----- RECORDS FOR THIS TASK
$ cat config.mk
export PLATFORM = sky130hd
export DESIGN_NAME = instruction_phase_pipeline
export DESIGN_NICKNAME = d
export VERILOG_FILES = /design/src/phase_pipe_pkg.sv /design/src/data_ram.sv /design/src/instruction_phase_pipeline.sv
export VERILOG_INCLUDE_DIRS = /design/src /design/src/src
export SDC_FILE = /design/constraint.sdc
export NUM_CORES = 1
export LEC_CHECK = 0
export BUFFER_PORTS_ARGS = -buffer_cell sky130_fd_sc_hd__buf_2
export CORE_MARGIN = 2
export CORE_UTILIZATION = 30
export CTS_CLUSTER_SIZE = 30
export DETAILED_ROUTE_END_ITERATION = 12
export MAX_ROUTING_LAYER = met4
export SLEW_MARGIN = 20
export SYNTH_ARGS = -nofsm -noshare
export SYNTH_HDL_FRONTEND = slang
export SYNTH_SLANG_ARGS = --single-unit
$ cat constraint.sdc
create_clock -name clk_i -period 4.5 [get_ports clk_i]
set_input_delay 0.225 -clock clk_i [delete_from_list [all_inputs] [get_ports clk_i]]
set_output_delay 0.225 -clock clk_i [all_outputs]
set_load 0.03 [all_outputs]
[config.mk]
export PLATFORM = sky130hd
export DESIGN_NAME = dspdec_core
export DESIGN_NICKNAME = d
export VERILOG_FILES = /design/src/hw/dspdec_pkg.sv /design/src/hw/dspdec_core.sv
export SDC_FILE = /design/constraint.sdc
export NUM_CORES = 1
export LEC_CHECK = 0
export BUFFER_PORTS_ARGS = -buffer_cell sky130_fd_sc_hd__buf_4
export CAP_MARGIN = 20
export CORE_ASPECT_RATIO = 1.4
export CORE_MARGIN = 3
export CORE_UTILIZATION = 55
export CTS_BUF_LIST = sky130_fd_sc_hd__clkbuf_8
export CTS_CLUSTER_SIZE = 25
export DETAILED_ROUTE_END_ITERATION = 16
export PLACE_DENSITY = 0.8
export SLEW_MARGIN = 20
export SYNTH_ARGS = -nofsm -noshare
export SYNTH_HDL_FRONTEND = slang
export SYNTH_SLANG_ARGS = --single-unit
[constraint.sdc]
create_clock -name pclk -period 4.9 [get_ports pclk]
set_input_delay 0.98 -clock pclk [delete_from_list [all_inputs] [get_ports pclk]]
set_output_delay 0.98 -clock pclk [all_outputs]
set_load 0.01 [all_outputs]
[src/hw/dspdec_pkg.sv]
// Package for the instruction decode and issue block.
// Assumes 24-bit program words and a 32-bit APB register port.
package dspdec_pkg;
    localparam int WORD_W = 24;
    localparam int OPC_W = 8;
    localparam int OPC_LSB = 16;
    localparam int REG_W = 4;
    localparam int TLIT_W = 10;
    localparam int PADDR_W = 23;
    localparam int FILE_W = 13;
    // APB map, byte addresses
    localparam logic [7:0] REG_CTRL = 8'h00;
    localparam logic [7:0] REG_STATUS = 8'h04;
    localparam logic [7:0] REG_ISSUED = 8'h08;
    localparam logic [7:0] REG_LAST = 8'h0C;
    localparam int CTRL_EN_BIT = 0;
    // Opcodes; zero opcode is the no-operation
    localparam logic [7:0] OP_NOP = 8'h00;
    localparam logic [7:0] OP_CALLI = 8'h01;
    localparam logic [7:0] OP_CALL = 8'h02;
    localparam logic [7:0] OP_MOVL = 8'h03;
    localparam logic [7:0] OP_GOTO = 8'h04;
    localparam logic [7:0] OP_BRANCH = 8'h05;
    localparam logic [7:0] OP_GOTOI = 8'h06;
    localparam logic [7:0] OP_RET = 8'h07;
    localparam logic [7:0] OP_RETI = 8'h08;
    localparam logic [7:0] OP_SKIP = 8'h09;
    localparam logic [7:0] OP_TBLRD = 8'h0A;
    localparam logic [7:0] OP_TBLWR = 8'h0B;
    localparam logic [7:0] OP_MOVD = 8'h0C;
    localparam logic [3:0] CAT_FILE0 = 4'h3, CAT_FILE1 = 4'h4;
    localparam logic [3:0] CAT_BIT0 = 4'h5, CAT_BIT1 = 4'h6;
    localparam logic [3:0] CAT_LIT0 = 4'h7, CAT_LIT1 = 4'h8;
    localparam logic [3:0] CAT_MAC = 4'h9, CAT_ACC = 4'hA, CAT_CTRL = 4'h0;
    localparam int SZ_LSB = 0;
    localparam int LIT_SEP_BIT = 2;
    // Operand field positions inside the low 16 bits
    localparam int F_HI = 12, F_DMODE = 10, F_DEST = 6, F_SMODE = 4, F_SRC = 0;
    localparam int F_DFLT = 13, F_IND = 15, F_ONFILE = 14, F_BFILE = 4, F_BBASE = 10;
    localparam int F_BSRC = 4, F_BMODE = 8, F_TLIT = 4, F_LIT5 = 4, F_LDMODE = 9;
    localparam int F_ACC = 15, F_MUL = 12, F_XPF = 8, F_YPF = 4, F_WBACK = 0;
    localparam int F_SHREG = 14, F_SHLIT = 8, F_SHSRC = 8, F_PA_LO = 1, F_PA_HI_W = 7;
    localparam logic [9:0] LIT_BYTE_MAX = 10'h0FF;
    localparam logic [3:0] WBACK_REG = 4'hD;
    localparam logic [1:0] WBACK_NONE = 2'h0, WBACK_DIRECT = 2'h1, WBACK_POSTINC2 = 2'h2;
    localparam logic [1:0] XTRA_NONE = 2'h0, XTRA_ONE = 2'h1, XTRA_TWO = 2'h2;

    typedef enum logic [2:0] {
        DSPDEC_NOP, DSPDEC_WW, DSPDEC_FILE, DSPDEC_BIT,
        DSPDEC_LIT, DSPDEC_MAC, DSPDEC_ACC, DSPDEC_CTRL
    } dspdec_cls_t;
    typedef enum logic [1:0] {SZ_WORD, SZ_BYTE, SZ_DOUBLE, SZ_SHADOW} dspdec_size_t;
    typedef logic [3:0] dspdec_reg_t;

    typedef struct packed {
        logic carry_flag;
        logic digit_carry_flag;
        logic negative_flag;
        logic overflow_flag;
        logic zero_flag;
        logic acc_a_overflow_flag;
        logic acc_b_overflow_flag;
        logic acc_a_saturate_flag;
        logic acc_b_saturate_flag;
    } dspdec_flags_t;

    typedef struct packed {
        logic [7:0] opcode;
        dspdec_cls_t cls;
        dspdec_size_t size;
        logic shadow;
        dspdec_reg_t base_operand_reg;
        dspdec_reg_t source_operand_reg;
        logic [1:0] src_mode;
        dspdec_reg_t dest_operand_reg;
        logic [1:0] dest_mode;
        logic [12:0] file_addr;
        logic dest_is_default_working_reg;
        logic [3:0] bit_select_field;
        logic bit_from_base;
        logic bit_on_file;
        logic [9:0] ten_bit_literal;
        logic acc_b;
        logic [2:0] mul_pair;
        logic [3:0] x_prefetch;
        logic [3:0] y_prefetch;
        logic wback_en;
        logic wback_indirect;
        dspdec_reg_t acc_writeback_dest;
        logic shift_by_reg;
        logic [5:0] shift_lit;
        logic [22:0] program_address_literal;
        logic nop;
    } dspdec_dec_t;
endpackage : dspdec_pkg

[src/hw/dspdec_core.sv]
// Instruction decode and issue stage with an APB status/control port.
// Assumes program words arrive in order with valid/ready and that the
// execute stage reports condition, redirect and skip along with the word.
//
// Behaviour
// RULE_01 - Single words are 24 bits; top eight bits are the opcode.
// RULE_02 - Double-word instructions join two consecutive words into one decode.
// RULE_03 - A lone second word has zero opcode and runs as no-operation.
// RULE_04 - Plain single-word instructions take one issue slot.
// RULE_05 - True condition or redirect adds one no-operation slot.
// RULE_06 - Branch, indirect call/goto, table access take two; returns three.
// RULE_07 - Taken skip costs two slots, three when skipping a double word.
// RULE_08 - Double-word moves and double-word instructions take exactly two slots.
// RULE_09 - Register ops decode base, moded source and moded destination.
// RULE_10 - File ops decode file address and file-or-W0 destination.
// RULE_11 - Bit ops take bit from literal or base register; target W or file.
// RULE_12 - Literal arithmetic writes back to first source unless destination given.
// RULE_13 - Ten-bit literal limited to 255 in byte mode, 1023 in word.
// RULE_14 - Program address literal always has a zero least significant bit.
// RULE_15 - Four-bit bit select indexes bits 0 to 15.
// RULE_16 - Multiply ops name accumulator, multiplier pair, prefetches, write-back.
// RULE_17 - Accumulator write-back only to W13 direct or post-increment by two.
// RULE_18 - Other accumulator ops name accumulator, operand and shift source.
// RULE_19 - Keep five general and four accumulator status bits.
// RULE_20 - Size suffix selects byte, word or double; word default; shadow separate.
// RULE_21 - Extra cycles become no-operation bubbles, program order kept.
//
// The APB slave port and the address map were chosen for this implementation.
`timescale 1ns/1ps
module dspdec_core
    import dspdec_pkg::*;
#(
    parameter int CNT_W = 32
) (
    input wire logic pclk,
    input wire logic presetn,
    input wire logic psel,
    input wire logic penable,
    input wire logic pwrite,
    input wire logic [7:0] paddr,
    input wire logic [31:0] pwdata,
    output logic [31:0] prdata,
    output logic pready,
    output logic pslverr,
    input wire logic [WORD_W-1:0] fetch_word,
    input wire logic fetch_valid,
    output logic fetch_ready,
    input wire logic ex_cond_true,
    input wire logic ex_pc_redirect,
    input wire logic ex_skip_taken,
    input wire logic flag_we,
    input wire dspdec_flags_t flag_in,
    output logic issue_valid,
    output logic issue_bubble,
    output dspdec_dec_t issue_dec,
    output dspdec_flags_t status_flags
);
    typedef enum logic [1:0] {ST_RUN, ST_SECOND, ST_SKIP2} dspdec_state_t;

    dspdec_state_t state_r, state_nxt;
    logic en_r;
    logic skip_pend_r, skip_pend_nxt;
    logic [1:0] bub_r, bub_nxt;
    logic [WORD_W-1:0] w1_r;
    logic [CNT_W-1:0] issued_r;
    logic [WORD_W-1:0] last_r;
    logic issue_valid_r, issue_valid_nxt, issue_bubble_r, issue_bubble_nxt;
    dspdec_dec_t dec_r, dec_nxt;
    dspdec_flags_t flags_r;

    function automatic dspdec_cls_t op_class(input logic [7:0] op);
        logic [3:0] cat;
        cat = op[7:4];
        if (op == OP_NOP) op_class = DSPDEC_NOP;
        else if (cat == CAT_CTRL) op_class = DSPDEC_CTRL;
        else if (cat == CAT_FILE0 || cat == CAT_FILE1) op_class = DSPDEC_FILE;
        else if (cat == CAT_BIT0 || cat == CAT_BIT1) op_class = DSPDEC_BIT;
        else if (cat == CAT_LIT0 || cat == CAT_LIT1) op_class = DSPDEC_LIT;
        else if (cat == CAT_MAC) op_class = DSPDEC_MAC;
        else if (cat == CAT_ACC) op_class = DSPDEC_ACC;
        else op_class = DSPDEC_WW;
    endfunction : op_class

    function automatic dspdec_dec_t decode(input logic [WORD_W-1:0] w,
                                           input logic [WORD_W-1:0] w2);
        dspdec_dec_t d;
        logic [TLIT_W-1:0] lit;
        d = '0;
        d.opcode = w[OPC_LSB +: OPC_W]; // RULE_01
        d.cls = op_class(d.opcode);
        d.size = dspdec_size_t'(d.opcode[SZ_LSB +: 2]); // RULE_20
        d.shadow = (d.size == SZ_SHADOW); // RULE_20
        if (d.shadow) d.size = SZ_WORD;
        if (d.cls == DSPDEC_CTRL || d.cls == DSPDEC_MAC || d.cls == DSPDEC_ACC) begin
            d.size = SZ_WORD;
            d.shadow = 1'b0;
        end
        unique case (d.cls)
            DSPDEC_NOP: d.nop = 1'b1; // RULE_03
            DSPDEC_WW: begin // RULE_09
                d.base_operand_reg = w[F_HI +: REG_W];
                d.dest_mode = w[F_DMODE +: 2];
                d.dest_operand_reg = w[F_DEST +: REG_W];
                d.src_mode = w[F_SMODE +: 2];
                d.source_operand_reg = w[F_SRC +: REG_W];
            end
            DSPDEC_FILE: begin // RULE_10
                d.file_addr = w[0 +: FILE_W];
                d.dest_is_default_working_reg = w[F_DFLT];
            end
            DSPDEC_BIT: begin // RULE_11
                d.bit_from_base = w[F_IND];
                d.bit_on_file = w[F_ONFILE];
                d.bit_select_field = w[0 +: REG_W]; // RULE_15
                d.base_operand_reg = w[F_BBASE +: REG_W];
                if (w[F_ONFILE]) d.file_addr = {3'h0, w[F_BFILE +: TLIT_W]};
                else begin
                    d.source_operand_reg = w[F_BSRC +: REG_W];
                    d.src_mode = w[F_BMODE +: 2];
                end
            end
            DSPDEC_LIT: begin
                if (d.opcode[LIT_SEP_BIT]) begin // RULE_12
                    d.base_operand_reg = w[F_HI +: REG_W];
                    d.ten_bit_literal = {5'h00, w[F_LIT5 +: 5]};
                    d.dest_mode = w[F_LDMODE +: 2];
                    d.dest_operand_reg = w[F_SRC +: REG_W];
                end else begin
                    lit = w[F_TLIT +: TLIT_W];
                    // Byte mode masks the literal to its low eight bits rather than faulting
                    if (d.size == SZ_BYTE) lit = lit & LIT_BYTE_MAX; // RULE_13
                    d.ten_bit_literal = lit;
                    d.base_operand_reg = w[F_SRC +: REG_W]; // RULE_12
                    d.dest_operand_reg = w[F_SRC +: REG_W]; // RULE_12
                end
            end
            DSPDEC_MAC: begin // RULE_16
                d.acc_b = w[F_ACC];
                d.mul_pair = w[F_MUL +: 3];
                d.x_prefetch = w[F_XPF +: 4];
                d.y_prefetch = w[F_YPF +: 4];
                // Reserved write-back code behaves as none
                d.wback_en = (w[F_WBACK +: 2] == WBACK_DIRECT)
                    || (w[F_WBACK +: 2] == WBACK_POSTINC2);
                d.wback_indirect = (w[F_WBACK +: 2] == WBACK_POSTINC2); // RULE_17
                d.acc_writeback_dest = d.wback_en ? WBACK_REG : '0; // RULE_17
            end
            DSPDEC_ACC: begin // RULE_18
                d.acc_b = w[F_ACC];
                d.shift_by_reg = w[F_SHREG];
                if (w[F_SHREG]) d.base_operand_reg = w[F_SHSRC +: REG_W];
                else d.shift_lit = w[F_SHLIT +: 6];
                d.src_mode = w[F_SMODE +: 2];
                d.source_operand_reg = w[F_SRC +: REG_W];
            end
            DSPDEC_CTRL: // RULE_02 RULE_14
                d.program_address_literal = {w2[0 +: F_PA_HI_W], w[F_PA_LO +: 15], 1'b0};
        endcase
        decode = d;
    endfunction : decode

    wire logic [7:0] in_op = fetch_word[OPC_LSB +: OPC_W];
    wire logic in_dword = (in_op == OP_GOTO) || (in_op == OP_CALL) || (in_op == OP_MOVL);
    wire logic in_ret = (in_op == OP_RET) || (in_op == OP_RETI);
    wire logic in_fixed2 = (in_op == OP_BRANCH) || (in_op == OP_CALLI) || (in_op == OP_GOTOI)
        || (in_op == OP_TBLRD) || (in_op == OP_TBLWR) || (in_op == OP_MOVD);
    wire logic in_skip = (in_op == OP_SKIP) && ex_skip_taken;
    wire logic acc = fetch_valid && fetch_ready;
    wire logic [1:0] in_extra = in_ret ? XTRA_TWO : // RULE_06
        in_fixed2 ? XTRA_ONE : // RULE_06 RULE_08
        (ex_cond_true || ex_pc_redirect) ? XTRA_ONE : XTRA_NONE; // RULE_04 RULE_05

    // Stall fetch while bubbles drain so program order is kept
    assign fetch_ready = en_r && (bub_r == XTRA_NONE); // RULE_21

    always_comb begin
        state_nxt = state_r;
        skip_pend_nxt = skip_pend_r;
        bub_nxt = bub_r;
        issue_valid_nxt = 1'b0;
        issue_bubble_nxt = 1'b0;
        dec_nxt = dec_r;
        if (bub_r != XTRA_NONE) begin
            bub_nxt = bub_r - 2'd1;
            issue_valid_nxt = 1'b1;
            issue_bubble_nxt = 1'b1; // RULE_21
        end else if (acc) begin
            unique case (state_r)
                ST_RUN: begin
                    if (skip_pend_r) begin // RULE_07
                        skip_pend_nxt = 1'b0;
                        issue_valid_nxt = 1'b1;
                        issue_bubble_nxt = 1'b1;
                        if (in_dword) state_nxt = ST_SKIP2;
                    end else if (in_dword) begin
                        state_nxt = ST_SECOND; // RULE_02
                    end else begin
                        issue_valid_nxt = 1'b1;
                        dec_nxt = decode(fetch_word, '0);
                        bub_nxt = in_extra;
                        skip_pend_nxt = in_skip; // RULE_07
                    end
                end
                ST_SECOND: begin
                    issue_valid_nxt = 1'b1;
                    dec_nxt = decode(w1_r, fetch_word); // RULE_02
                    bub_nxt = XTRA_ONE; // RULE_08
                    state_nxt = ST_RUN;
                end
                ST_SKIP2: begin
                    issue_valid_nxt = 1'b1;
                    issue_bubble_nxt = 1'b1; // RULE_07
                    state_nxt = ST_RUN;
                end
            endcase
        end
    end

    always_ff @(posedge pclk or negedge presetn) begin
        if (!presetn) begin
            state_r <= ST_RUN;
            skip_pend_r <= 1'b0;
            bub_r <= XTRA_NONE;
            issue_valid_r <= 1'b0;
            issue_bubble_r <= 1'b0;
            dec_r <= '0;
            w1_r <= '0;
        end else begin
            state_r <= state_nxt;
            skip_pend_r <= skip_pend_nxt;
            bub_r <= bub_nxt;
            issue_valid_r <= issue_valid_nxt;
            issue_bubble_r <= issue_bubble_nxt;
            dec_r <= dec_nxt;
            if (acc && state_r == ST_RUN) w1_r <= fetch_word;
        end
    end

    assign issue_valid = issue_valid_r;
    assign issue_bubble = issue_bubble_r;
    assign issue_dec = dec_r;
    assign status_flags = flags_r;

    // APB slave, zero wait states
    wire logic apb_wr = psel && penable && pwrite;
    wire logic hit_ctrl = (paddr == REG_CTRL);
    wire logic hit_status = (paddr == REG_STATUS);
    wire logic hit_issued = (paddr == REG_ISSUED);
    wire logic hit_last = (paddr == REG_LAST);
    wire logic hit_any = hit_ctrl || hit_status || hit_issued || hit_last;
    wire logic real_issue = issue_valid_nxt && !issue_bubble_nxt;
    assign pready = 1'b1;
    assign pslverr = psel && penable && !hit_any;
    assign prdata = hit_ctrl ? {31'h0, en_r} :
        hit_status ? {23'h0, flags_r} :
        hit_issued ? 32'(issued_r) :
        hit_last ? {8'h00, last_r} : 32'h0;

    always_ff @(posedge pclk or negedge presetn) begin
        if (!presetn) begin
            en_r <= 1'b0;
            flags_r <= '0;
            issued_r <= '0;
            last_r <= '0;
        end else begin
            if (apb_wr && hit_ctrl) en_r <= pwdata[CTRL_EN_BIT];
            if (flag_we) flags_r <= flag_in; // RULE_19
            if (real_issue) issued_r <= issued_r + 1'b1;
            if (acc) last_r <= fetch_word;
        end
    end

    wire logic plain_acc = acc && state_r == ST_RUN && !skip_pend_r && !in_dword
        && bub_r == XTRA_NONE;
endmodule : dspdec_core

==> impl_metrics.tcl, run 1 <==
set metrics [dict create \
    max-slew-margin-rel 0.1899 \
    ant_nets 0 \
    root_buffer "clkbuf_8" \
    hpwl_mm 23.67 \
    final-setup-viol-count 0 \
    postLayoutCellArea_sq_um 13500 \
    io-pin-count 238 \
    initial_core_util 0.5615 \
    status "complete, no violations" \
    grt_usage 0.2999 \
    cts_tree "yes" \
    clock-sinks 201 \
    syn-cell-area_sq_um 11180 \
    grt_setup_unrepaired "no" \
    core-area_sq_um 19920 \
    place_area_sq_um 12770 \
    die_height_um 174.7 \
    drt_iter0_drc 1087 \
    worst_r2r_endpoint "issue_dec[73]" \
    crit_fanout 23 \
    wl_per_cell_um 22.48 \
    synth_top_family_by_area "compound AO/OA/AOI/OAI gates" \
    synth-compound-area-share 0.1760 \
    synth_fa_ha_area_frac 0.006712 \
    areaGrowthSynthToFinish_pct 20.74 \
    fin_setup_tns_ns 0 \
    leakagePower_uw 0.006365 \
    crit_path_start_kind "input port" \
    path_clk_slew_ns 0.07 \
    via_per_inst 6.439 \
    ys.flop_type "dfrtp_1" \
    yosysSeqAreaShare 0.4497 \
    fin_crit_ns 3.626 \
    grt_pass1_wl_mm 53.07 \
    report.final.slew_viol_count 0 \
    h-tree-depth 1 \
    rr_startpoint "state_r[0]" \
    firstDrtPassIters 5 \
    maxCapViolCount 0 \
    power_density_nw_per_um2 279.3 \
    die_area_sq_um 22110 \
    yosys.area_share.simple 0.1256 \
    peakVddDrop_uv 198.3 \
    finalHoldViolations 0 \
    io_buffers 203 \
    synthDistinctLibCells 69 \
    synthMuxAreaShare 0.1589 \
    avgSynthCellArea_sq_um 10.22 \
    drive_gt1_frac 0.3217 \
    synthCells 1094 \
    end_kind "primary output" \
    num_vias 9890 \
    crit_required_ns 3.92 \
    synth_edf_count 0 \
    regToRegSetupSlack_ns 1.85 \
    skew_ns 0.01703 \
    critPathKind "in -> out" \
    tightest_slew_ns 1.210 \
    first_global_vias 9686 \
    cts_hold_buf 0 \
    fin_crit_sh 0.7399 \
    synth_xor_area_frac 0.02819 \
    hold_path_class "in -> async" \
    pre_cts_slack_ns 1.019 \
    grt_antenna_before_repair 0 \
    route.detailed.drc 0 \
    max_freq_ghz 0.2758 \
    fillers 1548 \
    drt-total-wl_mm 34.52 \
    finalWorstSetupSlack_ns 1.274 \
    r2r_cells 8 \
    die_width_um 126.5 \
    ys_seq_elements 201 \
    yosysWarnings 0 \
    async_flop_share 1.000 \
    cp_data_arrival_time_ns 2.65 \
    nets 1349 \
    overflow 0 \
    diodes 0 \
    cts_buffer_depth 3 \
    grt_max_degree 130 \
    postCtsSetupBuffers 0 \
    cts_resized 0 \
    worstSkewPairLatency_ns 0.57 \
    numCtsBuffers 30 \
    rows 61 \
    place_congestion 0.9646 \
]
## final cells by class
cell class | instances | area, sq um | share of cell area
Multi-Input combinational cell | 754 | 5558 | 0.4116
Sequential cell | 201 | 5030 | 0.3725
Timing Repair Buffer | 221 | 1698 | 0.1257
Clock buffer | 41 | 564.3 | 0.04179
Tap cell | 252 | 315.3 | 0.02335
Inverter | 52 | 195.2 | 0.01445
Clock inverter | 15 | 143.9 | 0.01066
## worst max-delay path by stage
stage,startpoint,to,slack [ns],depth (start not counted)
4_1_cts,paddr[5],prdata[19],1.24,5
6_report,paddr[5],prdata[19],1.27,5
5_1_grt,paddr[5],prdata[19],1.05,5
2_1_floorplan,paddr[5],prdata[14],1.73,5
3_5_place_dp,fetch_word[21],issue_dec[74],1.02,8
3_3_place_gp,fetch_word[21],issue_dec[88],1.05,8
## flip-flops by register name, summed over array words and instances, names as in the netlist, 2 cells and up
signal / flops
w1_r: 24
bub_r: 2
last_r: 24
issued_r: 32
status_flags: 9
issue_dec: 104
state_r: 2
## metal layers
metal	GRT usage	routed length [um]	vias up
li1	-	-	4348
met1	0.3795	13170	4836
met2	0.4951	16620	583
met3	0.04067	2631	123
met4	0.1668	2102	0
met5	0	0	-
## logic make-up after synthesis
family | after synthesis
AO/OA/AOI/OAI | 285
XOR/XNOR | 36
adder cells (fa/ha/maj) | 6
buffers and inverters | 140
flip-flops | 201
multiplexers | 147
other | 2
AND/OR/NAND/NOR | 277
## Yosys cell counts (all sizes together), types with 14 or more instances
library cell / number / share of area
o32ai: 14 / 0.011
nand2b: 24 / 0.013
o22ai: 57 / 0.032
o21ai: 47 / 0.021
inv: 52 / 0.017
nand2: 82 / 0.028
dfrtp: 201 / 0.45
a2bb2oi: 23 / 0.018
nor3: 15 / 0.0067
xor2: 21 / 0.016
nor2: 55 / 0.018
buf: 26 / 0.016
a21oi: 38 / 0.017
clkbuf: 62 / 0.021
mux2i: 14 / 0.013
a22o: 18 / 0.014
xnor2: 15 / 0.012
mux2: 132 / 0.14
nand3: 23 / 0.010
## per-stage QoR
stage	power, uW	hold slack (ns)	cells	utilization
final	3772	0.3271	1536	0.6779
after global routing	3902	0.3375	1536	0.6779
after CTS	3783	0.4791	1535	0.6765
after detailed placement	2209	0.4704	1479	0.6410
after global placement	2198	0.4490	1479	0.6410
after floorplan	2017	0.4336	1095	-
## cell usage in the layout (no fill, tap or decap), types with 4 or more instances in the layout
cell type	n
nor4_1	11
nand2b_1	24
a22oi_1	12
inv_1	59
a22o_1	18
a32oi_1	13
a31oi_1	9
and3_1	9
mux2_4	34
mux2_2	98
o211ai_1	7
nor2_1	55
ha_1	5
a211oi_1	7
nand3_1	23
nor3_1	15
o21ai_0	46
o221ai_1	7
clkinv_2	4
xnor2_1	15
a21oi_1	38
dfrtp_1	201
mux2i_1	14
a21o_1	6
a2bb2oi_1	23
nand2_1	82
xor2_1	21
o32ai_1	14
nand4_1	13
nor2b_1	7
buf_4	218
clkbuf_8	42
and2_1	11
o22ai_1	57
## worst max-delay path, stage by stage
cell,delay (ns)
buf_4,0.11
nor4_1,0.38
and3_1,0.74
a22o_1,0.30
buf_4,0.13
----------
• WHAT NEEDS TO BE DONE: Retype, exactly as written, everything from the first line of the data above through the line containing "export PLACE_DENSITY = 0.8". Nothing else should appear.

• RESULT OF THE TASK:
$ cat config.mk
export PLATFORM = sky130hd
export DESIGN_NAME = instruction_phase_pipeline
export DESIGN_NICKNAME = d
export VERILOG_FILES = /design/src/phase_pipe_pkg.sv /design/src/data_ram.sv /design/src/instruction_phase_pipeline.sv
export VERILOG_INCLUDE_DIRS = /design/src /design/src/src
export SDC_FILE = /design/constraint.sdc
export NUM_CORES = 1
export LEC_CHECK = 0
export BUFFER_PORTS_ARGS = -buffer_cell sky130_fd_sc_hd__buf_2
export CORE_MARGIN = 2
export CORE_UTILIZATION = 30
export CTS_CLUSTER_SIZE = 30
export DETAILED_ROUTE_END_ITERATION = 12
export MAX_ROUTING_LAYER = met4
export SLEW_MARGIN = 20
export SYNTH_ARGS = -nofsm -noshare
export SYNTH_HDL_FRONTEND = slang
export SYNTH_SLANG_ARGS = --single-unit
$ cat constraint.sdc
create_clock -name clk_i -period 4.5 [get_ports clk_i]
set_input_delay 0.225 -clock clk_i [delete_from_list [all_inputs] [get_ports clk_i]]
set_output_delay 0.225 -clock clk_i [all_outputs]
set_load 0.03 [all_outputs]
[config.mk]
export PLATFORM = sky130hd
export DESIGN_NAME = dspdec_core
export DESIGN_NICKNAME = d
export VERILOG_FILES = /design/src/hw/dspdec_pkg.sv /design/src/hw/dspdec_core.sv
export SDC_FILE = /design/constraint.sdc
export NUM_CORES = 1
export LEC_CHECK = 0
export BUFFER_PORTS_ARGS = -buffer_cell sky130_fd_sc_hd__buf_4
export CAP_MARGIN = 20
export CORE_ASPECT_RATIO = 1.4
export CORE_MARGIN = 3
export CORE_UTILIZATION = 55
export CTS_BUF_LIST = sky130_fd_sc_hd__clkbuf_8
export CTS_CLUSTER_SIZE = 25
export DETAILED_ROUTE_END_ITERATION = 16
export PLACE_DENSITY = 0.8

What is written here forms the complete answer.